Редактиране

Споделяне чрез


Temporal tables

Applies to: SQL Server 2016 (13.x) and later Azure SQL Database Azure SQL Managed Instance

Temporal tables (also known as system-versioned temporal tables), are a database feature that brings built-in support for providing information about data stored in the table at any point in time, rather than only the data that is correct at the current moment in time.

Get started with system-versioned temporal tables, and review Temporal table usage scenarios.

What is a system-versioned temporal table?

A system-versioned temporal table is a type of user table designed to keep a full history of data changes, allowing easy point-in-time analysis. This type of temporal table is referred to as a system-versioned temporal table, because the system manages the period of validity for each row (that is, the Database Engine).

Every temporal table has two explicitly defined columns, each with a datetime2 data type. These columns are referred to as period columns. These period columns are used exclusively by the system to record the period of validity for each row, whenever a row is modified. The main table that stores current data is referred to as the current table, or simply as the temporal table.

In addition to these period columns, a temporal table also contains a reference to another table with a mirrored schema, called the history table. The system uses the history table to automatically store the previous version of the row each time a row in the temporal table gets updated or deleted. During temporal table creation, you can specify an existing history table (which must be schema compliant) or let the system create a default history table.

Why temporal?

Real data sources are dynamic and more often than not business decisions rely on insights that analysts can get from data evolution. Use cases for temporal tables include:

  • Auditing all data changes and performing data forensics when necessary
  • Reconstructing state of the data as of any time in the past
  • Calculating trends over time
  • Maintaining a slowly changing dimension for decision support applications
  • Recovering from accidental data changes and application errors

How does temporal work?

System-versioning for a table is implemented as a pair of tables: a current table, and a history table. Within each of these tables, two extra datetime2 columns are used to define the period of validity for each row:

  • Period start column: The system records the start time for the row in this column, typically denoted as the ValidFrom column.

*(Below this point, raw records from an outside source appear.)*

From an optimization exercise on the open Yosys and OpenROAD flow, aimed at small area, a short achievable clock period and few clock cycles; shortcuts taken in it are not production practice.
Only simulation tests tie the RTL to the original design; equivalence was not proved.
Power is estimated from default activity; no workload was simulated.

[flow/config.mk]
export PLATFORM = sky130hd
export DESIGN_NAME = kz_flow_policer
export DESIGN_NICKNAME = kz_flow_policer
export VERILOG_FILES = /design/flow/design.v
export SDC_FILE = /design/flow/constraint.sdc
export NUM_CORES = 4
export LEC_CHECK = 0
export ABC_AREA = 1
export CAP_MARGIN = 20
export CORE_MARGIN = 2
export CORE_UTILIZATION = 40
export CTS_BUF_LIST = sky130_fd_sc_hd__clkbuf_8
export CTS_CLUSTER_DIAMETER = 50
export CTS_CLUSTER_SIZE = 16
export SETUP_SLACK_MARGIN = 0.3
export SLEW_MARGIN = 20
export TNS_END_PERCENT = 20
[flow/constraint.sdc]
create_clock -name core_clock -period 20.0 [get_ports {clk}]
set_input_delay 4.0000 -clock core_clock [delete_from_list [all_inputs] [get_ports {clk}]]
set_output_delay 4.0000 -clock core_clock [all_outputs]
set_load 0.01 [all_outputs]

  • Period end column: The system records the end time for the row in this column, typically denoted as the ValidTo column.

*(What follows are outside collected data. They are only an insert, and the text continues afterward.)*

This design comes from an exercise in tuning for small area and a short achievable clock period on the open sky130 flow, not from production work.
In this exercise RTL edits were held to simulation tests only and were not proved equivalent to the original.

==> run B <==
## memi_bch79
module memi_bch79 (
    input  wire        clk,
    input  wire        rst_n,
    input  wire        enc_valid,
    input  wire [63:0] enc_data,
    output reg         enc_out_valid,
    output reg  [78:0] enc_code,
    input  wire        dec_valid,
    input  wire [78:0] dec_code,
    output reg         dec_out_valid,
    output reg  [63:0] dec_data,
    output reg  [1:0]  dec_status
);
clock: 20.0 ns
lec_check: 0
cap_margin: 20
core_margin: 2
core_utilization: 40
slew_margin: 20
standard.sh (not shown) runs the stock make flow with config.mk's settings and CLKGATE_MAP_FILE= SYNTH_SCRIPT=/design/flow/synth_recipe.tcl, a recipe that flattens the netlist after the stock synthesis.
==> flow/flow/run.sh <==
#!/bin/bash
# Standard ORFS layout; timing repair is asked to leave a setup margin so that
# the paths are actually optimised, and ports get plain buffers.
set -euo pipefail
bash standard.sh SETUP_SLACK_MARGIN=14.5 "BUFFER_PORTS_ARGS=-buffer_cell sky130_fd_sc_hd__buf_2" finish > orfs_flow.log 2>&1
==> inputs of run E, as changes to run B <==
==> flow/run.sh (new file) <==
#!/bin/bash
# synth_recipe.tcl (not shown) runs the flow's synth.tcl, then flattens the netlist and writes it again
# the make line also repeats each setting of config.mk as NAME=value (left out here)
make -C /OpenROAD-flow-scripts/flow DESIGN_CONFIG=/design/flow/config.mk WORK_HOME=/design/flow/orfs CLKGATE_MAP_FILE= SYNTH_SCRIPT=/design/flow/synth_recipe.tcl finish
removed: flow/flow/run.sh
removed: flow/standard.sh
==> comparison table <==
|  | run B | run E |
|---|---|---|
| Result of the run | complete, no violations | complete, no violations |
| Crit path required time | 20.45 ns | 20.39 ns |
| Worst setup skew after layout | 0.0147 ns | 0.0299 ns |
| Final period utilization | 0.345 | 0.428 |
| Slowest library cell on the worst path | sky130_fd_sc_hd__a2111oi_2 | sky130_fd_sc_hd__a2111oi_0 |
| Sequential share of cell area | 0.204 | 0.219 |
| Drt total wl | 70.0 mm | 64.7 mm |
| Final worst slack | 13.11 ns | 11.43 ns |
| Resized cells post-CTS | 166 | 0 |
| Vias in the first global route | 15783 | 14535 |
| Final-layout clock buffer total | 30 | 31 |
| Shortest clock period the worst path allows after layout | 6.89 ns | 8.57 ns |
| Global-route track usage on met2 | 0.511 | 0.466 |
| WP buf/inv | 7 | 2 |
| Hold Slack | 0.410 ns | 0.418 ns |
| Min-Delay Startpoint | d1[30] | d1[5] |


==> inputs of exp/maple <==
Another version of the RTL of memi_bch79 (not shown whole).
==> flow/config.mk <==
export PLATFORM = sky130hd
export DESIGN_NAME = memi_bch79
export DESIGN_NICKNAME = memi_bch79
export VERILOG_FILES = /design/flow/design.v
export SDC_FILE = /design/flow/constraint.sdc
export NUM_CORES = 4
export LEC_CHECK = 0
export CAP_MARGIN = 20
export CORE_MARGIN = 2
export CORE_UTILIZATION = 50
export SLEW_MARGIN = 20
export TNS_END_PERCENT = 20
==> flow/constraint.sdc <==
create_clock -name core_clock -period 20.0 [get_ports {clk}]
set_input_delay 4.0000 -clock core_clock [delete_from_list [all_inputs] [get_ports {clk}]]
set_output_delay 4.0000 -clock core_clock [all_outputs]
set_load 0.01 [all_outputs]
==> flow/flow/run.sh <==
#!/bin/bash
# The standard ORFS layout (the standard.sh), with two changes:
# timing repair keeps a setup margin, so that paths are optimised well below
# the 20 ns clock, and the ports get plain buffers.
set -euo pipefail
bash standard.sh SETUP_SLACK_MARGIN=14.75 "BUFFER_PORTS_ARGS=-buffer_cell sky130_fd_sc_hd__buf_1"  "CTS_ARGS=-sink_clustering_enable -repair_clock_nets -dont_use_dummy_load -sink_clustering_size 30 -sink_clustering_max_diameter 60" finish > orfs_flow.log 2>&1
==> exp/violet (differences from exp/maple) <==
==> flow/flow/run.sh (replaced) <==
#!/bin/bash
# The standard ORFS layout (the standard.sh), with two changes:
# timing repair keeps a setup margin, so that paths are optimised well below
# the 20 ns clock, and the ports get plain buffers.
set -euo pipefail
bash standard.sh SETUP_SLACK_MARGIN=15.4 "BUFFER_PORTS_ARGS=-buffer_cell sky130_fd_sc_hd__buf_2"  finish > orfs_flow.log 2>&1
Settings changed: TNS_END_PERCENT 20 to unset.
==> qor summary <==
quantity                                                      exp/violet   exp/maple
Fraction of final layout cells sized beyond drive strength 1       42.3%       6.85%
HPWL reported at the end of detailed placement                   43.2 mm     43.2 mm
Endpoint required time on the critical path                     20490 ps    20370 ps
Final WS setup                                                  14670 ps    14640 ps
Via count normalized by instance count                              6.07        5.60
Reg area                                                        6310 µm²    6210 µm²
Slew Limit Headroom                                                33.5%       39.2%
Final Hold Slack                                                  326 ps      267 ps
Met2 capacity usage during global routing                          54.1%       47.2%
Run status                                      timing/DRC/antenna clean  timing/DRC/antenna clean
Placed inst area                                               20100 µm²   18600 µm²
Worst Clk Skew                                                   21.3 ps     82.8 ps
Global-route wire length before repair                           90.4 mm     82.0 mm
M1 GR Usage                                                        44.8%       43.5%
Final critical path time including I/O delays and setup          5330 ps     5360 ps

[what the ideal ports hide]
The flow's constraints put no driver on any port. The routed layouts listed below were extracted and timed again, unchanged, in two steps. Step 1 (the two cells are an assumption about what drives the block):
set clk [get_ports {clk}]
set_driving_cell -lib_cell sky130_fd_sc_hd__clkbuf_16 $clk
set_driving_cell -lib_cell sky130_fd_sc_hd__buf_2 [delete_from_list [all_inputs] $clk]
Step 2 times the ports against the registers' clock, not the clock port: input delays grow and output delays shrink by t, the midpoint of the rising clock arrivals with the driver on. a / b / c = no drivers / after step 1 / after step 2; a / b = the first two.
run	shift t [ns]	slack for setup (ns)	clock arrival spread, ns
run B	0.567	13.108 / 13.108 / 13.108	0.017 / 0.017
run E	0.576	11.430 / 11.430 / 11.430	0.030 / 0.030
exp/maple	0.575	14.645 / 14.680 / 14.105	0.092 / 0.092
exp/violet	0.651	14.667 / 14.706 / 14.055	0.022 / 0.022
After both steps every run listed still meets setup and hold. For exp/violet, which loses most, drivers alone change the setup slack by +0.039 ns; drivers and shift together by -0.612 ns.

The current table contains the current value for each row. The history table contains each previous value (the old version) for each row, if any, and the start time and end time for the period for which it was valid.

Diagram showing how a temporal table works.

The following script illustrates a scenario with employee information:

CREATE TABLE dbo.Employee (
    [EmployeeID] INT NOT NULL PRIMARY KEY CLUSTERED,
    [Name] NVARCHAR(100) NOT NULL,
    [Position] VARCHAR(100) NOT NULL,
    [Department] VARCHAR(100) NOT NULL,
    [Address] NVARCHAR(1024) NOT NULL,
    [AnnualSalary] DECIMAL(10, 2) NOT NULL,
    [ValidFrom] DATETIME2 GENERATED ALWAYS AS ROW START,
    [ValidTo] DATETIME2 GENERATED ALWAYS AS ROW END,
    PERIOD FOR SYSTEM_TIME(ValidFrom, ValidTo)
)
WITH (SYSTEM_VERSIONING = ON (HISTORY_TABLE = dbo.EmployeeHistory));

For more information, see Create a system-versioned temporal table.

  • Inserts: The system sets the value for the ValidFrom column to the begin time of the current transaction (in the UTC time zone) based on the system clock and assigns the value for the ValidTo column to the maximum value of 9999-12-31. This marks the row as open.

  • Updates: The system stores the previous value of the row in the history table and sets the value for the ValidTo column to the begin time of the current transaction (in the UTC time zone) based on the system clock. This marks the row as closed, with a period recorded for which the row was valid. In the current table, the row is updated with its new value and the system sets the value for the ValidFrom column to the begin time for the transaction (in the UTC time zone) based on the system clock. The value for the updated row in the current table for the ValidTo column remains the maximum value of 9999-12-31.

  • Deletes: The system stores the previous value of the row in the history table and sets the value for the ValidTo column to the begin time of the current transaction (in the UTC time zone) based on the system clock. This marks the row as closed, with a period recorded for which the previous row was valid. In the current table, the row is removed. Queries of the current table don't return this row. Only queries that deal with history data return data for which a row is closed.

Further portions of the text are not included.